# Your assignment
The answer must consist only of the lines from the line with "fmax_mhz: 148" to the line with "-- registers in", both included, exactly as they stand below.

(Stored items)

**config.mk**
```make
export PLATFORM = sky130hd
export DESIGN_NAME = obbfc_pipe_ctrl
export DESIGN_NICKNAME = d
export VERILOG_FILES = /design/src/design/obbfc_pkg.sv /design/src/design/obbfc_pipe_ctrl.sv
export SDC_FILE = /design/constraint.sdc
export NUM_CORES = 1
export LEC_CHECK = 0
export BUFFER_PORTS_ARGS = -buffer_cell sky130_fd_sc_hd__buf_2
export CAP_MARGIN = 20
export CORE_AREA = 2 2 39 41
export CTS_CLUSTER_SIZE = 20
export DETAILED_ROUTE_END_ITERATION = 8
export DIE_AREA = 0 0 41 43
export PLACE_DENSITY = 0.45
export SETUP_SLACK_MARGIN = 0.02
export SYNTH_ARGS = -nofsm -noshare
export SYNTH_HDL_FRONTEND = slang
export SYNTH_SLANG_ARGS = --single-unit
```
**constraint.sdc**
```tcl
create_clock -name clock -period 1.05 [get_ports clock]
set_input_delay 0.21 -clock clock [delete_from_list [all_inputs] [get_ports clock]]
set_output_delay 0.21 -clock clock [all_outputs]
set_load 0.05 [all_outputs]
```
File: config.mk
export PLATFORM = sky130hd
export DESIGN_NAME = integer_literal_parser
export DESIGN_NICKNAME = d
export VERILOG_FILES = /design/src/rtl/ilp_pkg.sv /design/src/rtl/ilp_scan.sv /design/src/rtl/ilp_check.sv /design/src/rtl/integer_literal_parser.sv
export VERILOG_INCLUDE_DIRS = /design/src /design/src/rtl
export SDC_FILE = /design/constraint.sdc
export NUM_CORES = 1
export LEC_CHECK = 0
export BUFFER_PORTS_ARGS = -buffer_cell sky130_fd_sc_hd__buf_4
export CAP_MARGIN = 10
export CORE_ASPECT_RATIO = 1.5
export CORE_MARGIN = 5
export CORE_UTILIZATION = 64
export CTS_CLUSTER_DIAMETER = 60
export CTS_CLUSTER_SIZE = 24
export DETAILED_ROUTE_END_ITERATION = 10
export GPL_TIMING_DRIVEN = 1
export PLACE_DENSITY = 0.86
export SLEW_MARGIN = 10
export SYNTH_ARGS = -nofsm -noshare
export SYNTH_HDL_FRONTEND = slang
export SYNTH_SLANG_ARGS = --single-unit
File: constraint.sdc
create_clock -name clk -period 9.2 [get_ports clk]
set_clock_uncertainty 0.15 [all_clocks]
set_input_delay 1.84 -clock clk [delete_from_list [all_inputs] [get_ports clk]]
set_output_delay 1.84 -clock clk [all_outputs]
set_load 0.05 [all_outputs]
File: src/rtl/assert_macros.svh
// Assertion helpers shared by the parser modules.
// Both expect a clock named clk and an active-high reset named rst in scope.
`ifndef ASSERT_MACROS_SVH
`define ASSERT_MACROS_SVH

// Same-cycle property, ignored while reset is asserted.
`define ILP_ASSERT(lbl, prop, msg) \
  lbl: assert property (@(posedge clk) disable iff (rst) prop) else $error(msg);

// Condition in one cycle implies a condition in the next cycle.
`define ILP_ASSERT_NEXT(lbl, pre, post, msg) \
  lbl: assert property (@(posedge clk) disable iff (rst) (pre) |=> (post)) else $error(msg);

`endif

File: src/rtl/ilp_pkg.sv
`default_nettype none

package ilp_pkg;

  // Result type codes
  localparam logic [3:0] TC_NONE  = 4'd0;
  localparam logic [3:0] TC_I8    = 4'd1;
  localparam logic [3:0] TC_I16   = 4'd2;
  localparam logic [3:0] TC_I32   = 4'd3;
  localparam logic [3:0] TC_I64   = 4'd4;
  localparam logic [3:0] TC_U8    = 4'd5;
  localparam logic [3:0] TC_U16   = 4'd6;
  localparam logic [3:0] TC_U32   = 4'd7;
  localparam logic [3:0] TC_U64   = 4'd8;
  localparam logic [3:0] TC_ISIZE = 4'd9;
  localparam logic [3:0] TC_USIZE = 4'd10;
  localparam logic [3:0] TC_MAX   = TC_USIZE;

  // Literal state at its last character, handed to the range check.
  typedef struct packed {
    logic        ok;        // syntax, digits, overflow, suffix and forced code all fine
    logic [3:0]  sfx_type;  // type named by the suffix, TC_NONE if none
    logic [3:0]  held;      // forced type sampled on the first character
    logic        neg;
    logic [63:0] mag;
  } ilp_snap_t;

endpackage

`default_nettype wire

File: src/rtl/ilp_scan.sv
`default_nettype none
`include "assert_macros.svh"

// Character scanner: per-literal state and its one-character update.
module ilp_scan import ilp_pkg::*; (
  input  logic       clk,
  input  logic       rst,
  input  logic       adv,
  input  logic [7:0] ch,
  input  logic       last,
  input  logic [3:0] forced,
  output ilp_snap_t  snap
);

  typedef enum logic [2:0] {
    PH_START, PH_SIGN, PH_ZERO, PH_DIGITS, PH_SUF_I, PH_SUF_U
  } phase_t;

  typedef enum logic [3:0] {
    SF_NONE, SF_LETTER, SF_1, SF_3, SF_6, SF_8, SF_16, SF_32, SF_64,
    SF_S, SF_SI, SF_SIZ, SF_SZ, SF_SIZE, SF_BAD
  } sfx_t;

  typedef enum logic [1:0] {RX_DEC, RX_HEX, RX_BIN, RX_OCT} radix_t;

  localparam logic [7:0] CH_MINUS = 8'h2D;
  localparam logic [7:0] CH_0     = 8'h30;
  localparam logic [7:0] CH_1     = 8'h31;
  localparam logic [7:0] CH_2     = 8'h32;
  localparam logic [7:0] CH_3     = 8'h33;
  localparam logic [7:0] CH_4     = 8'h34;
  localparam logic [7:0] CH_6     = 8'h36;
  localparam logic [7:0] CH_8     = 8'h38;
  localparam logic [7:0] CH_9     = 8'h39;
  localparam logic [7:0] CH_UA    = 8'h41;
  localparam logic [7:0] CH_UB    = 8'h42;
  localparam logic [7:0] CH_UF    = 8'h46;
  localparam logic [7:0] CH_UO    = 8'h4F;
  localparam logic [7:0] CH_UX    = 8'h58;
  localparam logic [7:0] CH_LA    = 8'h61;
  localparam logic [7:0] CH_LB    = 8'h62;
  localparam logic [7:0] CH_LE    = 8'h65;
  localparam logic [7:0] CH_LF    = 8'h66;
  localparam logic [7:0] CH_LI    = 8'h69;
  localparam logic [7:0] CH_LO    = 8'h6F;
  localparam logic [7:0] CH_LS    = 8'h73;
  localparam logic [7:0] CH_LU    = 8'h75;
  localparam logic [7:0] CH_LX    = 8'h78;
  localparam logic [7:0] CH_LZ    = 8'h7A;

  function automatic sfx_t sfx_step(input sfx_t s, input logic [7:0] c);
    sfx_t r;
    r = SF_BAD;
    case (s)
      SF_LETTER: begin
        if (c == CH_1)      r = SF_1;
        else if (c == CH_3) r = SF_3;
        else if (c == CH_6) r = SF_6;
        else if (c == CH_8) r = SF_8;
        else if (c == CH_LS) r = SF_S;
      end
      SF_1:   if (c == CH_6) r = SF_16;
      SF_3:   if (c == CH_2) r = SF_32;
      SF_6:   if (c == CH_4) r = SF_64;
      SF_S: begin
        if (c == CH_LI)      r = SF_SI;
        else if (c == CH_LZ) r = SF_SZ;
      end
      SF_SI:  if (c == CH_LZ) r = SF_SIZ;
      SF_SIZ: if (c == CH_LE) r = SF_SIZE;
      default: r = SF_BAD;
    endcase
    return r;
  endfunction

  phase_t      phase, phase_next;
  radix_t      radix, radix_next;
  logic [63:0] mag, mag_next;
  logic        ovf, ovf_next;
  logic        neg, neg_next;
  logic        dseen, dseen_next;
  sfx_t        sfx, sfx_next;
  logic [3:0]  held, held_next;
  logic        serr, serr_next;

  logic [4:0]  dval;
  logic        dig_ok;
  logic [67:0] shifted;
  logic [67:0] prod;
  logic        take;
  logic        do_digits;

  // digit value, 16 for a non-digit
  always_comb begin
    if (ch >= CH_0 && ch <= CH_9) begin
      dval = {1'b0, ch[3:0]};
    end else if ((ch >= CH_LA && ch <= CH_LF) || (ch >= CH_UA && ch <= CH_UF)) begin
      dval = {1'b0, ch[3:0]} + 5'd9;
    end else begin
      dval = 5'd16;
    end
  end

  // one shift-add step of the accumulator; 68 bits expose overflow
  always_comb begin
    case (radix)
      RX_DEC: begin
        shifted = {1'b0, mag, 3'b000} + {3'b000, mag, 1'b0};
        dig_ok  = dval < 5'd10;
      end
      RX_HEX: begin
        shifted = {mag, 4'b0000};
        dig_ok  = dval < 5'd16;
      end
      RX_BIN: begin
        shifted = {3'b000, mag, 1'b0};
        dig_ok  = dval < 5'd2;
      end
      RX_OCT: begin
        shifted = {1'b0, mag, 3'b000};
        dig_ok  = dval < 5'd8;
      end
      default: begin
        shifted = '0;
        dig_ok  = 1'b0;
      end
    endcase
    prod = shifted + {63'd0, dval};
  end

  always_comb begin
    phase_next = phase;
    radix_next = radix;
    mag_next   = mag;
    ovf_next   = ovf;
    neg_next   = neg;
    dseen_next = dseen;
    sfx_next   = sfx;
    held_next  = (phase == PH_START) ? forced : held;
    serr_next  = serr;
    take       = 1'b0;
    do_digits  = 1'b0;

    case (phase)
      PH_START, PH_SIGN: begin
        if (phase == PH_START && ch == CH_MINUS) begin
          neg_next   = 1'b1;
          phase_next = PH_SIGN;
        end else if (ch == CH_0) begin
          take       = 1'b1;
          phase_next = PH_ZERO;
        end else if (ch >= CH_1 && ch <= CH_9) begin
          take       = 1'b1;
          phase_next = PH_DIGITS;
        end else begin
          serr_next = 1'b1;
        end
      end
      PH_ZERO: begin
        if (ch == CH_LX || ch == CH_UX) begin
          radix_next = RX_HEX;
        end else if (ch == CH_LB || ch == CH_UB) begin
          radix_next = RX_BIN;
        end else if (ch == CH_LO || ch == CH_UO) begin
          radix_next = RX_OCT;
        end else begin
          do_digits = 1'b1;
        end
        if (!do_digits) begin
          mag_next   = '0;
          dseen_next = 1'b0;
          phase_next = PH_DIGITS;
        end
      end
      PH_DIGITS: do_digits = 1'b1;
      PH_SUF_I, PH_SUF_U: sfx_next = sfx_step(sfx, ch);
      default: serr_next = 1'b1;
    endcase

    if (do_digits) begin
      if (dig_ok) begin
        take       = 1'b1;
        phase_next = PH_DIGITS;
      end else if ((ch == CH_LI || ch == CH_LU) && dseen) begin
        phase_next = (ch == CH_LI) ? PH_SUF_I : PH_SUF_U;
        sfx_next   = SF_LETTER;
      end else begin
        serr_next = 1'b1;
      end
    end

    if (take) begin
      mag_next   = prod[63:0];
      ovf_next   = ovf | (|prod[67:64]);
      dseen_next = 1'b1;
    end
  end

  // suffix decode on the updated state
  logic       is_suf;
  logic       is_i;
  logic [3:0] st;

  always_comb begin
    is_suf = (phase_next == PH_SUF_I) || (phase_next == PH_SUF_U);
    is_i   = (phase_next == PH_SUF_I);
    st     = TC_NONE;
    if (is_suf) begin
      case (sfx_next)
        SF_LETTER, SF_32: st = is_i ? TC_I32 : TC_U32;
        SF_8:             st = is_i ? TC_I8 : TC_U8;
        SF_16:            st = is_i ? TC_I16 : TC_U16;
        SF_64:            st = is_i ? TC_I64 : TC_U64;
        SF_SZ, SF_SIZE:   st = is_i ? TC_ISIZE : TC_USIZE;
        default:          st = TC_NONE;
      endcase
    end
    snap.ok       = !serr_next && dseen_next && !ovf_next && !(is_suf && st == TC_NONE)
                    && (held_next <= TC_MAX);
    snap.sfx_type = st;
    snap.held     = held_next;
    snap.neg      = neg_next;
    snap.mag      = mag_next;
  end

  always_ff @(posedge clk) begin
    if (rst || (adv && last)) begin
      phase <= PH_START;
      radix <= RX_DEC;
      mag   <= '0;
      ovf   <= 1'b0;
      neg   <= 1'b0;
      dseen <= 1'b0;
      sfx   <= SF_NONE;
      held  <= TC_NONE;
      serr  <= 1'b0;
    end else if (adv) begin
      phase <= phase_next;
      radix <= radix_next;
      mag   <= mag_next;
      ovf   <= ovf_next;
      neg   <= neg_next;
      dseen <= dseen_next;
      sfx   <= sfx_next;
      held  <= held_next;
      serr  <= serr_next;
    end
  end

  `ILP_ASSERT_NEXT(a_rewind, adv && last, phase == PH_START && radix == RX_DEC && !serr && !dseen, "scanner did not rewind after last item")
  `ILP_ASSERT(a_suffix_digits, phase == PH_SUF_I || phase == PH_SUF_U |-> dseen, "suffix entered without digits")

endmodule

`default_nettype wire

File: src/rtl/ilp_check.sv
`default_nettype none

// Type resolution and range check of a finished literal.
module ilp_check import ilp_pkg::*; (
  input  ilp_snap_t   snap,
  output logic        ok,
  output logic [3:0]  tcode,
  output logic [63:0] value
);

  // signed n-bit: positive below 2^(n-1), negative down to -2^(n-1)
  function automatic logic fit_s(input logic [63:0] m, input logic ng, input logic [6:0] n);
    logic hi_zero;
    hi_zero = (m >> (n - 7'd1)) == 64'd0;
    return hi_zero || (ng && (m == (64'd1 << (n - 7'd1))));
  endfunction

  // unsigned n-bit, n below 64
  function automatic logic fit_u(input logic [63:0] m, input logic ng, input logic [6:0] n);
    return !ng && ((m >> n) == 64'd0);
  endfunction

  logic       ok1;
  logic [3:0] t;

  always_comb begin
    ok1 = snap.ok;
    t   = snap.sfx_type;
    if (ok1 && snap.held != TC_NONE) begin
      if (t != TC_NONE && t != snap.held) ok1 = 1'b0;
      t = snap.held;
    end
    if (ok1 && t == TC_NONE) begin
      // no suffix, no forced type: smallest of i32, i64, u64
      if (snap.neg) begin
        if (fit_s(snap.mag, 1'b1, 7'd32))      t = TC_I32;
        else if (fit_s(snap.mag, 1'b1, 7'd64)) t = TC_I64;
        else                                   ok1 = 1'b0;
      end else begin
        if (fit_s(snap.mag, 1'b0, 7'd32))      t = TC_I32;
        else if (fit_s(snap.mag, 1'b0, 7'd64)) t = TC_I64;
        else                                   t = TC_U64;
      end
    end else if (ok1) begin
      case (t)
        TC_I8:              ok1 = fit_s(snap.mag, snap.neg, 7'd8);
        TC_I16:             ok1 = fit_s(snap.mag, snap.neg, 7'd16);
        TC_I32:             ok1 = fit_s(snap.mag, snap.neg, 7'd32);
        TC_I64, TC_ISIZE:   ok1 = fit_s(snap.mag, snap.neg, 7'd64);
        TC_U8:              ok1 = fit_u(snap.mag, snap.neg, 7'd8);
        TC_U16:             ok1 = fit_u(snap.mag, snap.neg, 7'd16);
        TC_U32:             ok1 = fit_u(snap.mag, snap.neg, 7'd32);
        TC_U64, TC_USIZE:   ok1 = !snap.neg;
        default:            ok1 = 1'b0;
      endcase
    end

    ok    = ok1;
    tcode = ok1 ? t : TC_NONE;
    if (!ok1)          value = '0;
    else if (snap.neg) value = 64'd0 - snap.mag;
    else               value = snap.mag;
  end

endmodule

`default_nettype wire

File: src/rtl/integer_literal_parser.sv
// After its last character is accepted, a literal passes the input register, the
// finished-literal register and the result register. Throughput: one character per
// cycle while in_stall is low, set by the scanner loop that holds the shift-add.
// Reset (rst, synchronous, active high) empties all stages and returns the scanner
// to the start of a literal; no clearing pass is needed.
`default_nettype none
`include "assert_macros.svh"

module integer_literal_parser import ilp_pkg::*; (
  input  logic        clk,
  input  logic        rst,
  // character items
  input  logic        in_valid,
  output logic        in_stall,
  input  logic [7:0]  char_code,
  input  logic        last_char,
  input  logic [3:0]  forced_type,
  // result items
  output logic        out_valid,
  input  logic        out_stall,
  output logic        valid_res,
  output logic [3:0]  type_code,
  output logic [63:0] value_bits
);

  // Pipeline:
  //   s1  input register holding one character item
  //   scan  per-literal state, updated as s1 drains
  //   s2  snapshot of a finished literal (only last characters land here)
  //   out result register, driven straight onto the output ports
  // Non-last characters leave s1 without waiting on the downstream stages,
  // so a stalled result never blocks characters of the next literal until
  // that literal's own last character arrives.

  logic       s1_vld;
  logic [7:0] s1_ch;
  logic       s1_last;
  logic [3:0] s1_forced;

  logic       s2_vld;
  ilp_snap_t  s2_snap;

  logic       s3_ready;
  logic       s2_ready;
  logic       s2_adv;
  logic       s2_load;
  logic       s1_adv;
  logic       s1_ready;

  ilp_snap_t   scan_snap;
  logic        chk_ok;
  logic [3:0]  chk_type;
  logic [63:0] chk_value;

  // flow control
  assign s3_ready = !out_valid || !out_stall;
  assign s2_ready = !s2_vld || s3_ready;
  assign s2_adv   = s2_vld && s3_ready;
  assign s1_adv   = s1_vld && (!s1_last || s2_ready);
  assign s2_load  = s1_adv && s1_last;
  assign s1_ready = !s1_vld || s1_adv;
  assign in_stall = !s1_ready;

  // input register
  always_ff @(posedge clk) begin
    if (rst) begin
      s1_vld <= 1'b0;
    end else if (s1_ready) begin
      s1_vld <= in_valid;
    end
    if (s1_ready && in_valid) begin
      s1_ch     <= char_code;
      s1_last   <= last_char;
      s1_forced <= forced_type;
    end
  end

  ilp_scan u_scan (
    .clk    (clk),
    .rst    (rst),
    .adv    (s1_adv),
    .ch     (s1_ch),
    .last   (s1_last),
    .forced (s1_forced),
    .snap   (scan_snap)
  );

  // finished-literal register
  always_ff @(posedge clk) begin
    if (rst) begin
      s2_vld <= 1'b0;
    end else if (s2_ready) begin
      s2_vld <= s2_load;
    end
    if (s2_load) begin
      s2_snap <= scan_snap;
    end
  end

  ilp_check u_check (
    .snap  (s2_snap),
    .ok    (chk_ok),
    .tcode (chk_type),
    .value (chk_value)
  );

  // result register
  always_ff @(posedge clk) begin
    if (rst) begin
      out_valid <= 1'b0;
    end else if (s3_ready) begin
      out_valid <= s2_vld;
    end
    if (s2_adv) begin
      valid_res  <= chk_ok;
      type_code  <= chk_type;
      value_bits <= chk_value;
    end
  end

  `ILP_ASSERT(a_invalid_zero, out_valid && !valid_res |-> type_code == TC_NONE && value_bits == 64'd0, "invalid result carries data")
  `ILP_ASSERT(a_valid_typed, out_valid && valid_res |-> type_code != TC_NONE && type_code <= TC_MAX, "valid result without a type")
  `ILP_ASSERT_NEXT(a_s2_hold, s2_vld && !s3_ready, s2_vld && $stable(s2_snap), "finished literal dropped while output stalled")

endmodule

`default_nettype wire
==> qor.yml <==
route:
  firstDrtPassIters: 6
  drt.antenna.violating_nets: 0
  drc: 0
  drt_wl_total_um: 60400
  post_drt_wl_per_cell_um: 21.2
  dr.first_iter.drc_count: 1969
  vias: 19200
  via_per_inst: 6.74
clock_network:
  cts_tree: "built"
  cts_resized: 0
  cts_hold_buffers: 0
  clock_sinks: 240
  cts_made_buffers: 14
  post_cts.repair.setup_buffers: 0
  cts_root_buf: "clkbuf_16"
  cts.path.max_buffers: 3
  path_clk_slew_ps: 90
  htreeDepth: 1
  clk_latency_ps: 500
sta:
  fmax_mhz: 148
  worst_pin_slew_ps: 1080
  hold_viol_final: 0
  setup_tns_ps: 0
  finalCriticalPeriod_ps: 6740
  rsz0062_at_grt: "false"
  worst_slew_margin_rel: 0.276
  period_share: 0.733
  final_max_slew_viol_count: 0
  finalSetupViolCount: 0
layout:
  antennaDiodeCount: 0
  area_growth_pct: 6.20
  fin_nets: 2535
  design_area_um2: 20600
  drive_gt1_frac: 0.0767
run:
  drv_cap: 0
floorplanning:
  num_rows: 78
  initial_core_util: 0.646
  die_area_um2: 34000
  boundaryPins: 88
  coreArea_um2: 30100
  die_w_um: 152
  die_h_um: 223
synth:
  yosysTopAreaCellShare: 0.241
  synthFlopType: "edfxtp_1"
  ys_async_sr_fraction: 0
  yosysUniqueCellTypes: 91
  syn-cell-area_um2: 19400
  synth_area_per_cell_um2: 7.87
  ys_ff_latch: 240
  yosysSeqAreaShare: 0.328
  synth_nets: 2556
  synth_edf_count: 156
  yosys_warnings: 0
  synth.largest_area_cell: "edfxtp_1"
  synthTopCellsByArea: "edfxtp_1 24%, dfxtp_1 8.7%, nand2_1 6.6%"
  syn_inst: 2465
placement:
  io_buffers: 87
  gp_congestion: 0.996
  post-dp-hpwl_um: 45800
  post_dp_cell_area_um2: 20200
global_route:
  grtUsageTotal: 0.340
  antenna_found_initial: 0
  grt_pass1_wl_um: 95200
  grt_overflow_total: 0
  grt_max_degree: 94
  grt_pass1_vias: 18000
worst_setup_path:
  path_class: "flip-flop to flip-flop"
  crit_path_end_kind: "flip-flop"
  worstPathRequired_ps: 9380
  start_kind: "flip-flop"
  cp_data_arrival_time_ps: 6930
  cp_max_fo: 10
power:
  vdd_drop_max_mv: 0.0857
  p_per_area_nw_per_um2: 98.4
  leakage_nw: 7.00
worst_hold_path:
  hold_path.class: "flip-flop to flip-flop"
run_status:
  status: "finished, final reports clean"
-- routing by layer --
metal / vias to the layer above / GRT usage / part of all wire
li1: 9002 / - / -
met1: 9057 / 0.427 / 0.39
met2: 966 / 0.589 / 0.49
met3: 207 / 0.0347 / 0.073
met4: 0 / 0.156 / 0.052
met5: - / 0 / 0
-- registers in the layout, indices dropped and copies added (netlist names) --
register,flops
u_scan.ovf,1
u_scan.sfx,4
type_code,4
u_scan.held,4
s2_snap,74
u_scan.neg,1
s2_vld,1
s1_ch,8
out_valid,1
u_scan.mag,64
u_scan.dseen,1
s1_forced,4
u_scan.phase,3
value_bits,64
u_scan.serr,1
valid_res,1
s1_vld,1
u_scan.radix,2
s1_last,1
-- worst paths after layout --
| check | endpoint | from | cells past startpoint | slack [ps] |
|---|---|---|---|---|
| worst max-delay path | s2_snap[73]$_DFFE_PP_ | s1_ch[4]$_DFFE_PP_ | 21 | 2460 |
| worst min-delay path | u_scan.neg$_SDFFE_PP0P_ | u_scan.neg$_SDFFE_PP0P_ | 2 | 330 |
| worst max register to register | s2_snap[73]$_DFFE_PP_ | s1_ch[4]$_DFFE_PP_ | 21 | 2460 |
| worst min register to register | u_scan.neg$_SDFFE_PP0P_ | u_scan.neg$_SDFFE_PP0P_ | 2 | 330 |
-- stage by stage --
| step | hold slack [ps] | cells | setup slack, ps | utilization | power, mW |
|---|---|---|---|---|---|
| finish | 329 | 2852 | 2460 | 0.686 | 2.03 |
| CTS | 332 | 2851 | 2530 | 0.685 | 2.03 |
| floorplan | 279 | 2465 | 1580 | - | 1.34 |
| global placement | 295 | 2827 | 2640 | 0.671 | 1.39 |
| global route | 348 | 2852 | 1830 | 0.686 | 2.09 |
| detailed placement | 303 | 2827 | 2580 | 0.671 | 1.39 |
-- report_power, final --
| group | internal [mW] | total (mW) | switching, mW |
|---|---|---|---|
| registers | 1.17 | 1.19 | 0.0255 |
| clock network | 0.308 | 0.657 | 0.349 |
| logic | 0.0548 | 0.178 | 0.123 |
| total | 1.53 | 2.03 | 0.497 |
-- cell families (layout without fill, tap and decap cells) --
| family | Yosys count | count (layout) | synth area share |
|---|---|---|---|
| flip-flops | 240 | 240 | 0.328 |
| AND/OR/NAND/NOR | 1049 | 1049 | 0.258 |
| AO/OA/AOI/OAI | 705 | 705 | 0.223 |
| XOR/XNOR | 157 | 157 | 0.0709 |
| multiplexers | 51 | 51 | 0.0335 |
| adder cells (fa/ha/maj) | 74 | 74 | 0.0485 |
| buffers and inverters | 189 | 176 | 0.0385 |
-- synth_stat cells, types with 9 or more instances --
cell and count:
ha_1 72, nand4_1 49, o21a_1 23, xor2_1 114, nor2b_1 16, o31ai_1 25, inv_1 47, mux2i_1 29
dfxtp_1 84, and3_1 16, o211ai_1 21, nand3_1 95, or2_2 11, buf_1 21, nand2_1 340, xnor2_1 43
or4_1 16, or3_1 37, buf_2 18, and2_1 10, o21ai_0 214, nor3_1 61, edfxtp_1 156, nor4_1 38
a31oi_1 20, mux4_2 10, nand2b_1 37, nor2_1 275, o21bai_1 13, a21o_1 28, a211o_1 9, mux2_2 12
nor3b_1 9, clkbuf_1 100, a211oi_1 31, a21oi_1 217
-- cells in the final DEF (no fill, tap or decap), types with 10 or more instances in the layout --
cell type / instances
buf_4: 104
mux2i_1: 29
nor2b_1: 16
or3_1: 36
xor2_1: 114
nand2_1: 339
edfxtp_1: 156
o21bai_1: 12
nor4_1: 38
mux2_2: 12
a211oi_1: 31
a31oi_1: 20
nand4_1: 49
clkbuf_16: 15
o21ai_0: 213
a21oi_1: 216
or4_1: 16
mux4_2: 10
o21a_1: 23
a21o_1: 28
nand2b_1: 37
ha_1: 72
xnor2_1: 43
nor2_1: 274
nor3_1: 61
nand3_1: 95
and3_1: 15
inv_1: 47
o211ai_1: 21
or2_2: 11
dfxtp_1: 82
o31ai_1: 25
-- cell type report --
cell class	count	area [um^2]
tap	400	500
multi-input combinational	2036	12300
inverter	47	176
timing repair buffer	105	792
clock buffer	20	394
sequential	240	6370
clock inverter	4	31.3
fill	2509	9450
-- worst max-delay path: stages (launching register included) --
cell and delay (ps):
edfxtp_1 520, or3b_2 540, a2111oi_0 420, buf_4 230, a21o_1 110, nand2_1 60, a21bo_2 250, ha_1 140
a21o_1 110, a21oi_1 90, nor2b_1 120, o21ai_0 160, or3_1 460, or3_1 460, or3_1 500, or4b_4 620
nand4b_4 240, nor4_2 690, nand2_1 180, xnor2_1 240, o211ai_1 130, a21oi_1 170
(Power assumes the default switching activity.)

# Response below
  fmax_mhz: 148
  worst_pin_slew_ps: 1080
  hold_viol_final: 0
  setup_tns_ps: 0
  finalCriticalPeriod_ps: 6740
  rsz0062_at_grt: "false"
  worst_slew_margin_rel: 0.276
  period_share: 0.733
  final_max_slew_viol_count: 0
  finalSetupViolCount: 0
layout:
  antennaDiodeCount: 0
  area_growth_pct: 6.20
  fin_nets: 2535
  design_area_um2: 20600
  drive_gt1_frac: 0.0767
run:
  drv_cap: 0
floorplanning:
  num_rows: 78
  initial_core_util: 0.646
  die_area_um2: 34000
  boundaryPins: 88
  coreArea_um2: 30100
  die_w_um: 152
  die_h_um: 223
synth:
  yosysTopAreaCellShare: 0.241
  synthFlopType: "edfxtp_1"
  ys_async_sr_fraction: 0
  yosysUniqueCellTypes: 91
  syn-cell-area_um2: 19400
  synth_area_per_cell_um2: 7.87
  ys_ff_latch: 240
  yosysSeqAreaShare: 0.328
  synth_nets: 2556
  synth_edf_count: 156
  yosys_warnings: 0
  synth.largest_area_cell: "edfxtp_1"
  synthTopCellsByArea: "edfxtp_1 24%, dfxtp_1 8.7%, nand2_1 6.6%"
  syn_inst: 2465
placement:
  io_buffers: 87
  gp_congestion: 0.996
  post-dp-hpwl_um: 45800
  post_dp_cell_area_um2: 20200
global_route:
  grtUsageTotal: 0.340
  antenna_found_initial: 0
  grt_pass1_wl_um: 95200
  grt_overflow_total: 0
  grt_max_degree: 94
  grt_pass1_vias: 18000
worst_setup_path:
  path_class: "flip-flop to flip-flop"
  crit_path_end_kind: "flip-flop"
  worstPathRequired_ps: 9380
  start_kind: "flip-flop"
  cp_data_arrival_time_ps: 6930
  cp_max_fo: 10
power:
  vdd_drop_max_mv: 0.0857
  p_per_area_nw_per_um2: 98.4
  leakage_nw: 7.00
worst_hold_path:
  hold_path.class: "flip-flop to flip-flop"
run_status:
  status: "finished, final reports clean"
-- routing by layer --
metal / vias to the layer above / GRT usage / part of all wire
li1: 9002 / - / -
met1: 9057 / 0.427 / 0.39
met2: 966 / 0.589 / 0.49
met3: 207 / 0.0347 / 0.073
met4: 0 / 0.156 / 0.052
met5: - / 0 / 0
-- registers in the layout, indices dropped and copies added (netlist names) --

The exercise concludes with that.